__Exercise materials__
++++++++++++++++++++

From an optimization exercise on the open Yosys and OpenROAD flow, aimed at small area, a short achievable clock period and few clock cycles per item; shortcuts taken in it are not production practice.
Function was checked by simulation only, so behaviour that the tests miss may differ from the original.

File: flow/config.mk
export PLATFORM = sky130hd
export DESIGN_NAME = modsynth
export DESIGN_NICKNAME = modsynth
export VERILOG_FILES = /design/flow/design.v
export SDC_FILE = /design/flow/constraint.sdc
export NUM_CORES = 4
export LEC_CHECK = 0
export ABC_AREA = 1
export CAP_MARGIN = 20
export CORE_MARGIN = 2
export CORE_UTILIZATION = 55
export SLEW_MARGIN = 20
export SYNTH_MEMORY_MAX_BITS = 65536
File: flow/constraint.sdc
create_clock -name core_clock -period 14.0 [get_ports {clk}]
set_input_delay 2.8000 -clock core_clock [delete_from_list [all_inputs] [get_ports {clk}]]
set_output_delay 2.8000 -clock core_clock [all_outputs]
set_load 0.01 [all_outputs]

++++++++++++++++++++

__Task details__
Give again the lines from the line holding "export DESIGN_NAME = modsynth" through the close of the listing, both included, exactly as written and with nothing else.

__Answer space__
export DESIGN_NAME = modsynth
export DESIGN_NICKNAME = modsynth
export VERILOG_FILES = /design/flow/design.v
export SDC_FILE = /design/flow/constraint.sdc
export NUM_CORES = 4
export LEC_CHECK = 0
export ABC_AREA = 1
export CAP_MARGIN = 20
export CORE_MARGIN = 2
export CORE_UTILIZATION = 55
export SLEW_MARGIN = 20
export SYNTH_MEMORY_MAX_BITS = 65536
File: flow/constraint.sdc
create_clock -name core_clock -period 14.0 [get_ports {clk}]
set_input_delay 2.8000 -clock core_clock [delete_from_list [all_inputs] [get_ports {clk}]]
set_output_delay 2.8000 -clock core_clock [all_outputs]
set_load 0.01 [all_outputs]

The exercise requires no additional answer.